JAMESTOWN, N.D. — It seemed every time throughout the fall and winter months the Southern Oregon University wrestling team got a glimmer of hope of a season return, it vanished as soon as it appeared. Month after month they conditioned and trained as much as they could within the restrictions for contact sports.
It felt like their time would never come. But when it did and the Raiders program brought 12 women to the NAIA Invitational. There, senior Sienna Ramirez earned an eighth-seed in the 155-pound bracket and took down the first- and second-seeded wrestlers en route to the first individual national title in program history.
"I was just like, 'Wow, that just happened,'" Ramirez said in an interview with NewsWatch 12 Sports after winning the title match. "I thought I would cry honestly."
While fans were in limited attendance, her teammates gave her full support throughout the event. When she won via technical fall in the second round, her Raider teammates roared to life, screaming and cheering as Ramirez raised her left hand in triumph. It was a moment head coach Joel Gibson had predicted he would see.
"You can talk to my coaching staff and everybody I'm like, 'She's going to win this tournament,'" Gibson said. "She's going to upset the number one, guaranteed... and she did."
The confidence comes from the work he saw Ramirez putting in while the Raiders waited and waited for contact sports to be approved to return. They held non-contact wrestling practices where they worked on technique, lifted weights on the football field in Raider Stadium and did conditioning constantly to be ready when the time, but not knowing if it ever would.

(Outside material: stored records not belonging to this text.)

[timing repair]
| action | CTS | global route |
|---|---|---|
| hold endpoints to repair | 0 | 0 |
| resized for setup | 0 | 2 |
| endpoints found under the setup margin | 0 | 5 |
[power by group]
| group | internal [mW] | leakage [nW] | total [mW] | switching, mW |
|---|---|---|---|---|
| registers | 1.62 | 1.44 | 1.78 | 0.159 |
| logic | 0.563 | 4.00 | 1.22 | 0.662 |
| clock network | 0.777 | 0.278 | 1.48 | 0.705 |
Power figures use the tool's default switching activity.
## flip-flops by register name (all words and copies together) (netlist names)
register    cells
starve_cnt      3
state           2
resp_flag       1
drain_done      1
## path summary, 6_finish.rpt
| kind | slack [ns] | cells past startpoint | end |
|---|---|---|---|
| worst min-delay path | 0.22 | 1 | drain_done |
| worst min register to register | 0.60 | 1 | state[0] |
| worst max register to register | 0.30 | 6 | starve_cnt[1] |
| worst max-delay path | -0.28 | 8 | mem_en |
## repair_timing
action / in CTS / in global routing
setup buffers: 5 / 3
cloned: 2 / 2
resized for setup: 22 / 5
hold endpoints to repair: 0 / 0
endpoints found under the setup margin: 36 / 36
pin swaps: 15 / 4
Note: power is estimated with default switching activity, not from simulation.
==> src/rtl/if_fetch_stage_pkg.sv <==
// Shared constants for the instruction-fetch stage.
package if_fetch_stage_pkg;

   typedef logic [1:0] state_t;

   localparam state_t S_REQ  = 2'd0;
   localparam state_t S_HOLD = 2'd1;
   localparam state_t S_DROP = 2'd2;

   localparam logic [31:0] NOP_INSTR        = 32'h0000_0000;
   localparam logic [31:0] DEFAULT_RESET_PC = 32'h0040_0000;
   localparam logic [31:0] PC_INC           = 32'd4;

endpackage

==> src/rtl/if_fetch_stage_pc_next.sv <==
// Next-PC select for the fetch stage: chooses between hold, sequential,
// redirect target and the parked target of a dropped fetch.
module if_pc_next
   import if_fetch_stage_pkg::*;
#(
   parameter int DATA_W = 32
) (
   input  state_t              state,
   input  logic [DATA_W-1:0]   pc,
   input  logic [DATA_W-1:0]   pend,
   input  logic [DATA_W-1:0]   target,
   input  logic                redirect_en,
   input  logic                stall,
   input  logic                imem_ack,
   output logic [DATA_W-1:0]   pc_next
);

   logic [DATA_W-1:0] target_al;
   logic [DATA_W-1:0] pc_seq;

   assign target_al = target & ~DATA_W'(3);
   assign pc_seq    = pc + DATA_W'(PC_INC);

   // Redirect beats stall; the address never moves while a request is unanswered.
   always_comb begin
      pc_next = pc;
      case (state)
         S_REQ: begin
            if (redirect_en) begin
               if (imem_ack) pc_next = target_al;
            end else if (imem_ack && !stall) begin
               pc_next = pc_seq;
            end
         end
         S_HOLD: begin
            if (redirect_en)  pc_next = target_al;
            else if (!stall)  pc_next = pc_seq;
         end
         S_DROP: begin
            if (imem_ack) pc_next = redirect_en ? target_al : pend;
         end
         default: pc_next = pc;
      endcase
   end

endmodule

==> src/rtl/if_fetch_stage.sv <==
// Instruction-fetch stage: owns the PC, runs the req/ack instruction-memory
// handshake and presents instruction / PC+4 / valid to the IF/ID register.
//
// state  | meaning
// S_REQ  | request outstanding at pc; ack with no redirect delivers an instruction
// S_HOLD | instruction parked in instr_buf while ID stalls; no memory request
// S_DROP | wrong-path request still in flight; its data is discarded, then pc<=pend
module if_fetch_stage
   import if_fetch_stage_pkg::*;
#(
   parameter int                DATA_W   = 32,
   parameter logic [DATA_W-1:0] RESET_PC = DATA_W'(DEFAULT_RESET_PC)
) (
   input  logic              clk,
   input  logic              reset,
   input  logic              stall,
   input  logic              redirect_en,
   input  logic [DATA_W-1:0] redirect_target,
   output logic              imem_req,
   output logic [DATA_W-1:0] imem_addr,
   input  logic              imem_ack,
   input  logic [DATA_W-1:0] imem_rdata,
   output logic [DATA_W-1:0] IF_Instruction,
   output logic [DATA_W-1:0] IF_PC_p4,
   output logic              IF_valid
);

   state_t            state;
   logic [DATA_W-1:0] pc;
   logic [DATA_W-1:0] instr_buf;
   logic [DATA_W-1:0] pend_pc;
   logic [DATA_W-1:0] pc_next;
   logic [DATA_W-1:0] target_al;

   assign target_al = redirect_target & ~DATA_W'(3);

   if_pc_next #(.DATA_W(DATA_W)) u_pc_next (
      .state       (state),
      .pc          (pc),
      .pend        (pend_pc),
      .target      (redirect_target),
      .redirect_en (redirect_en),
      .stall       (stall),
      .imem_ack    (imem_ack),
      .pc_next     (pc_next)
   );

   // PC, hold buffer, parked redirect target and FSM state.
   always_ff @(posedge clk or posedge reset) begin
      if (reset) begin
         pc        <= RESET_PC;
         instr_buf <= '0;
         pend_pc   <= '0;
         state     <= S_REQ;
      end else begin
         pc <= pc_next;
         case (state)
            S_REQ: begin
               if (redirect_en) begin
                  if (!imem_ack) begin
                     pend_pc <= target_al;
                     state   <= S_DROP;
                  end
               end else if (imem_ack && stall) begin
                  instr_buf <= imem_rdata;
                  state     <= S_HOLD;
               end
            end
            S_HOLD: begin
               if (redirect_en || !stall) state <= S_REQ;
            end
            S_DROP: begin
               if (imem_ack)         state   <= S_REQ;
               else if (redirect_en) pend_pc <= target_al;
            end
            default: state <= S_REQ;
         endcase
      end
   end

   // Memory request and IF/ID presentation; reset gates the request immediately.
   always_comb begin
      imem_req       = 1'b0;
      IF_valid       = 1'b0;
      IF_Instruction = DATA_W'(NOP_INSTR);
      if (!reset) begin
         case (state)
            S_REQ: begin
               imem_req = 1'b1;
               if (!redirect_en && imem_ack) begin
                  IF_valid       = 1'b1;
                  IF_Instruction = imem_rdata;
               end
            end
            S_HOLD: begin
               if (!redirect_en) begin
                  IF_valid       = 1'b1;
                  IF_Instruction = instr_buf;
               end
            end
            S_DROP: imem_req = 1'b1;
            default: imem_req = 1'b0;
         endcase
      end
   end

   assign imem_addr = pc;
   assign IF_PC_p4  = pc + DATA_W'(PC_INC);

endmodule
[src/rtl/fifo_pkg.sv]
// rtl/fifo_pkg.sv - shared defaults and helpers for the parametrised FIFO family
package fifo_pkg;

  localparam int FIFO_DATA_W_DEF = 8;
  localparam int FIFO_DEPTH_DEF  = 16;

  // Ceiling log2, usable in parameter expressions; clog2(1) = 0.
  function automatic int clog2(input int n);
    int r;
    r = 0;
    while ((1 << r) < n) begin
      r++;
    end
    return r;
  endfunction

endpackage
$ cat src/rtl/lif_pkg.sv
// Shared types and helpers for the time-multiplexed LIF neuron array.
// Holds the sweep FSM states, the default parameter set and the width
// helpers used by lif_core and lif_array.
package lif_pkg;

  localparam int unsigned LIF_N_DEF          = 4;
  localparam int unsigned LIF_W_DEF          = 8;
  localparam int unsigned LIF_LEAK_SHIFT_DEF = 2;
  localparam int unsigned LIF_REFRAC_DEF     = 2;

  typedef enum logic {
    LIF_IDLE  = 1'b0,
    LIF_SWEEP = 1'b1
  } lif_state_t;

  // One extra bit catches the carry of the leak-then-add sum before saturation.
  function automatic int unsigned sum_width(input int unsigned w);
    return w + 1;
  endfunction

  // Refractory counter width; at least one bit so a zero period still has a flop.
  function automatic int unsigned rc_width(input int unsigned refrac);
    return (refrac == 0) ? 32'd1 : 32'($clog2(refrac + 1));
  endfunction

endpackage

$ cat src/rtl/lif_core.sv
// Combinational single-neuron leaky integrate-and-fire update.
// Ports: v/rc    - current membrane value and refractory count
//        cur     - input current for this neuron
//        thresh  - firing threshold (0 disables firing)
//        v_next_c/rc_next_c/fire_c - updated state and spike bit
module lif_core
  import lif_pkg::*;
#(
  parameter int unsigned W          = LIF_W_DEF,
  parameter int unsigned LEAK_SHIFT = LIF_LEAK_SHIFT_DEF,
  parameter int unsigned REFRAC     = LIF_REFRAC_DEF,
  parameter int unsigned RW         = rc_width(REFRAC)
) (
  input  logic [W-1:0]  v,
  input  logic [RW-1:0] rc,
  input  logic [W-1:0]  cur,
  input  logic [W-1:0]  thresh,
  output logic [W-1:0]  v_next_c,
  output logic [RW-1:0] rc_next_c,
  output logic          fire_c
);

  localparam int unsigned SW = sum_width(W);

  logic [SW-1:0] sum;
  logic [W-1:0]  vn;

  // Leak never underflows (v >> k <= v), so only the add can carry out.
  always_comb begin
    sum       = SW'(v) - SW'(v >> LEAK_SHIFT) + SW'(cur);
    vn        = sum[W] ? {W{1'b1}} : sum[W-1:0];
    v_next_c  = vn;
    rc_next_c = rc;
    fire_c    = 1'b0;
    if (rc != '0) begin
      v_next_c  = '0;
      rc_next_c = rc - RW'(1);
    end else if ((thresh != '0) && (vn >= thresh)) begin
      fire_c    = 1'b1;
      v_next_c  = '0;
      rc_next_c = RW'(REFRAC);
    end
  end

endmodule

$ cat src/rtl/lif_array.sv
// Array of N LIF neurons sharing one update datapath, one neuron per clock.
// Ports: clk, rst_n (async active-low)
//        en          - tick strobe, starts a sweep when idle
//        cur_in      - N packed currents, channel k at [k*W +: W]
//        thresh      - shared firing threshold (0 disables firing)
//        spike       - spike vector of the last completed sweep
//        spike_valid - one-cycle pulse when spike updates
//        busy        - sweep in progress
//        overrun     - sticky, en seen while busy
module lif_array
  import lif_pkg::*;
#(
  parameter int unsigned N          = LIF_N_DEF,
  parameter int unsigned W          = LIF_W_DEF,
  parameter int unsigned LEAK_SHIFT = LIF_LEAK_SHIFT_DEF,
  parameter int unsigned REFRAC     = LIF_REFRAC_DEF
) (
  input  logic           clk,
  input  logic           rst_n,
  input  logic           en,
  input  logic [N*W-1:0] cur_in,
  input  logic [W-1:0]   thresh,
  output logic [N-1:0]   spike,
  output logic           spike_valid,
  output logic           busy,
  output logic           overrun
);

  localparam int unsigned RW = rc_width(REFRAC);
  localparam int unsigned IW = $clog2(N);

  lif_state_t    state;
  logic [IW-1:0] idx;
  logic [W-1:0]  v_q  [N];
  logic [RW-1:0] rc_q [N];
  logic [N-1:0]  shadow;

  logic [W-1:0]  cur_sel;
  logic [W-1:0]  v_sel;
  logic [RW-1:0] rc_sel;
  logic [W-1:0]  v_nx;
  logic [RW-1:0] rc_nx;
  logic          fire;
  logic [N-1:0]  shadow_nx;
  logic          last;

  // Select the neuron under update and merge its spike into the shadow.
  always_comb begin
    cur_sel        = cur_in[int'(idx)*W +: W];
    v_sel          = v_q[idx];
    rc_sel         = rc_q[idx];
    shadow_nx      = shadow;
    shadow_nx[idx] = fire;
    last           = (idx == IW'(N - 1));
  end

  lif_core #(
    .W          (W),
    .LEAK_SHIFT (LEAK_SHIFT),
    .REFRAC     (REFRAC),
    .RW         (RW)
  ) u_core (
    .v         (v_sel),
    .rc        (rc_sel),
    .cur       (cur_sel),
    .thresh    (thresh),
    .v_next_c  (v_nx),
    .rc_next_c (rc_nx),
    .fire_c    (fire)
  );

  // Sweep FSM, neuron state and registered outputs.
  always_ff @(posedge clk or negedge rst_n) begin
    if (!rst_n) begin
      state       <= LIF_IDLE;
      idx         <= '0;
      shadow      <= '0;
      spike       <= '0;
      spike_valid <= 1'b0;
      busy        <= 1'b0;
      overrun     <= 1'b0;
      for (int k = 0; k < N; k++) begin
        v_q[k]  <= '0;
        rc_q[k] <= '0;
      end
    end else begin
      spike_valid <= 1'b0;
      // A strobe on the final sweep cycle is still rejected.
      if (en && (state == LIF_SWEEP)) overrun <= 1'b1;
      case (state)
        LIF_IDLE: begin
          if (en) begin
            state <= LIF_SWEEP;
            idx   <= '0;
            busy  <= 1'b1;
          end
        end
        LIF_SWEEP: begin
          v_q[idx]  <= v_nx;
          rc_q[idx] <= rc_nx;
          shadow    <= shadow_nx;
          if (last) begin
            spike       <= shadow_nx;
            spike_valid <= 1'b1;
            busy        <= 1'b0;
            idx         <= '0;
            state       <= LIF_IDLE;
          end else begin
            idx <= idx + IW'(1);
          end
        end
        default: state <= LIF_IDLE;
      endcase
    end
  end

endmodule

$ cat config.mk
export PLATFORM = sky130hd
export DESIGN_NAME = lif_array
export DESIGN_NICKNAME = d
export VERILOG_FILES = /design/src/rtl/lif_pkg.sv /design/src/rtl/lif_core.sv /design/src/rtl/lif_array.sv
export SDC_FILE = /design/constraint.sdc
export NUM_CORES = 1
export LEC_CHECK = 0
export ABC_AREA = 1
export BUFFER_PORTS_ARGS = -buffer_cell sky130_fd_sc_hd__buf_4
export CAP_MARGIN = 20
export CORE_MARGIN = 1.5
export CORE_UTILIZATION = 45
export DETAILED_ROUTE_END_ITERATION = 16
export SYNTH_ARGS = -nofsm -noshare
export SYNTH_HDL_FRONTEND = slang
export SYNTH_SLANG_ARGS = --single-unit
$ cat constraint.sdc
create_clock -name clk -period 9.15 [get_ports clk]
set_input_delay 0.915 -clock clk [delete_from_list [all_inputs] [get_ports clk]]
set_output_delay 0.915 -clock clk [all_outputs]
set_load 0.1 [all_outputs]
==> Word level (Yosys, flattened, before mapping) <==
Index checks and enable logic that the tools add are counted.
{ "totals": {"reg_bits": 54, "in_bits": 43, "out_inout_bits": 7, "word_cells": 71} }
{ "classes": {"addsub": 4, "order_cmp": 5, "eq_ne": 3, "shift": 1, "mux": 33, "bitwise": 2, "n_reduce_logical": 8} }
{ "op_table": {"columns": ["operator", "count"], "rows": [
  ["2-to-1 mux 8 bit", 6],
  ["bitwise mux 32 bit", 1],
  ["variable part select 32 x 6 -> 8 bit", 1],
  ["binary-select mux 8 bit (select 2 bit)", 1],
  ["demux 8 bit (select 2 bit)", 1],
  ["2-to-1 mux 2 bit", 7],
  ["adder 9 x 8 -> 9 bit", 1],
  ["2-to-1 mux 1 bit", 9],
  ["subtractor 8 x 6 -> 9 bit", 1],
  ["bitwise mux 8 bit", 1],
  ["greater-or-equal comparator 8 bit", 1],
  ["nonzero test 8 bit", 1],
  ["binary-select mux 2 bit (select 2 bit)", 1],
  ["bitwise mux 4 bit", 1],
  ["demux 2 bit (select 2 bit)", 1],
  ["logical AND 1 bit", 4],
  ["case mux 1 bit (2 select lines)", 2],
  ["case mux 2 bit (2 select lines)", 1],
  ["AND reduction 2 bit", 2],
  ["greater-or-equal comparator 3 bit, second input constant", 1],
  ["less-than comparator 2 x 3 -> 1 bit, second input constant", 1],
  ["less-than comparator 3 x 1 -> 1 bit, second input constant", 1],
  ["NOT 2 -> 3 bit", 1],
  ["adder 2 x 1 -> 2 bit, second input constant", 1],
  ["8 further kinds", 8]
]} }

==> Logic depth before layout (Yosys ltp) <==
{ "depth": {"word_depth": 12, "ltp_mapped": 30, "depth_no_buf": 29} }

==> Cells and area by module <==
Synthesis repeated with hierarchy kept, for this count alone.
{ "unflattened": {"hier_cells": 608, "hier_area_um2": 4149.0} }
{ "by_module_without_submodules": {"columns": ["mod", "n_inst", "cells_each", "area_per_inst_um2", "seq_area_each_um2"], "rows": [
  ["lif_array", 1, 423, 3094.2, 1351.3],
  ["lif_core", 1, 185, 1054.8, 0.0]
]} }

==> Least setup slack after synthesis <==
Ideal clock, no wire load.
{ "synth_path": {"path_kind": "input to register", "start": "in cur_in[9]", "end": "reg v_q[2] (netlist bit)", "setup_time_ns": 0.066, "t_arrival_ns": 3.922, "required_ns": 9.084, "slack_ns": 5.162, "path_stages": 23, "n_path_buf": 1, "path_cell_list": "nand2_1 > a32o_1 > fa_1 > fa_1 > inv_2 > nand2_1 > nand2_1 > nand2_1 > nand2_1 > nand2_1 > nand2_4 > nand2_2 > ha_1 > nand2_1 > nor2_1 > nor2_1 > nand2_1 > nand2_1 > nand2_1 > a21oi_4 > buf_6 > nand3_1 > nand2_1"} }
{ "synth_between": {"elab_chain_cells": 8} }
{ "synth_rtl": {"columns": ["item", "line_no", "text"], "rows": [
  ["start: declaration", "lif_array.sv:21", "input logic [N*W-1:0] cur_in,"],
  ["variable part select 32 x 6 -> 8 bit *", "lif_array.sv:49", "cur_sel = cur_in[int'(idx)*W +: W];"],
  ["adder 9 x 8 -> 9 bit *", "lif_core.sv:30", "sum = SW'(v) - SW'(v >> LEAK_SHIFT) + SW'(cur);"],
  ["2-to-1 mux 8 bit *", "lif_core.sv:31", "vn = sum[W] ? {W{1'b1}} : sum[W-1:0];"],
  ["greater-or-equal comparator 8 bit", "lif_core.sv:38", "end else if ((thresh != '0) && (vn >= thresh)) begin"],
  ["logical AND 1 bit", "lif_core.sv:38", null],
  ["2-to-1 mux 8 bit *", "lif_core.sv:38", null],
  ["2-to-1 mux 8 bit *", "lif_core.sv:35", "if (rc != '0) begin"],
  ["bitwise mux 32 bit *", "lif_array.sv:99", "v_q[idx] <= v_nx;"],
  ["end signal: indexed assignment", "lif_array.sv:99", null],
  ["end: declaration", "lif_array.sv:34", "logic [W-1:0] v_q [N];"]
]} }
Every way passes the cells marked *; elsewhere a longest branch is shown, timed or not.
A chain may end at the register's enable or synchronous reset.

==> Worst setup path after layout <==
{ "layout_path": {"start": "reg idx[1]", "end": "reg v_q[5] (netlist bit)"} }
{ "layout_between": {"elab_chain_cells": 12, "word_cells_on_any_way": 22, "cone_classes": "add/sub (2); order compare (3); shift (1); mux (12); bitwise (1); reduce/logical (3)"} }
{ "layout_rtl": {"columns": ["item", "line_no", "text"], "rows": [
  ["start: declaration", "lif_array.sv:33", "logic [IW-1:0] idx;"],
  ["start signal: assignment", "lif_array.sv:109", "idx <= idx + IW'(1);"],
  ["NOT 2 -> 3 bit (implied by the code)", "lif_array.sv:50, lif_array.sv:51, lif_array.sv:99", null],
  ["binary-select mux 8 bit (select 2 bit)", "lif_array.sv:50", "v_sel = v_q[idx];"],
  ["2-to-1 mux 8 bit (implied by the code) (2 in a row)", "lif_array.sv:50", null],
  ["subtractor 8 x 6 -> 9 bit", "lif_core.sv:30", null],
  ["adder 9 x 8 -> 9 bit", "lif_core.sv:30", null],
  ["2-to-1 mux 8 bit", "lif_core.sv:31", null],
  ["greater-or-equal comparator 8 bit", "lif_core.sv:38", null],
  ["logical AND 1 bit", "lif_core.sv:38", null],
  ["2-to-1 mux 8 bit", "lif_core.sv:38", null],
  ["2-to-1 mux 8 bit", "lif_core.sv:35", null],
  ["bitwise mux 32 bit *", "lif_array.sv:99", null]
]} }
Every way passes the cells marked *; elsewhere a longest branch is shown, timed or not. The select of a mux whose other input is x is not followed.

"It was definitely difficult," Ramirez said of the grind of training for a season that wasn't guaranteed. "We all kind of hit a point in January where we almost like broke, but we pulled it together and we stuck through with it to prepare for this tournament."
It's easy for Ramirez and her teammates to say now it was worth the struggle because they got the chance to compete in the NAIA Invitational. Especially with the Raiders finishing fifth in the nation in their only wrestling match of the season. Had they had a full season of work and preparation, Gibson believes the ending at the national tournament would've been even sweeter.
"I don't think there's another team in the country that really endured what they did... They wrestled one tournament this year took fifth in the nation." Gibson said of the Raiders women's wrestlers. "Had we had a full season, we'd definitely be coming home with the trophy."
Ramirez is coming home a national title winner, but the season doesn't end there for her. She and teammate Esthela Trevino will be headed to Fort Worth, Texas, on April 2 for the US Olympic Trials.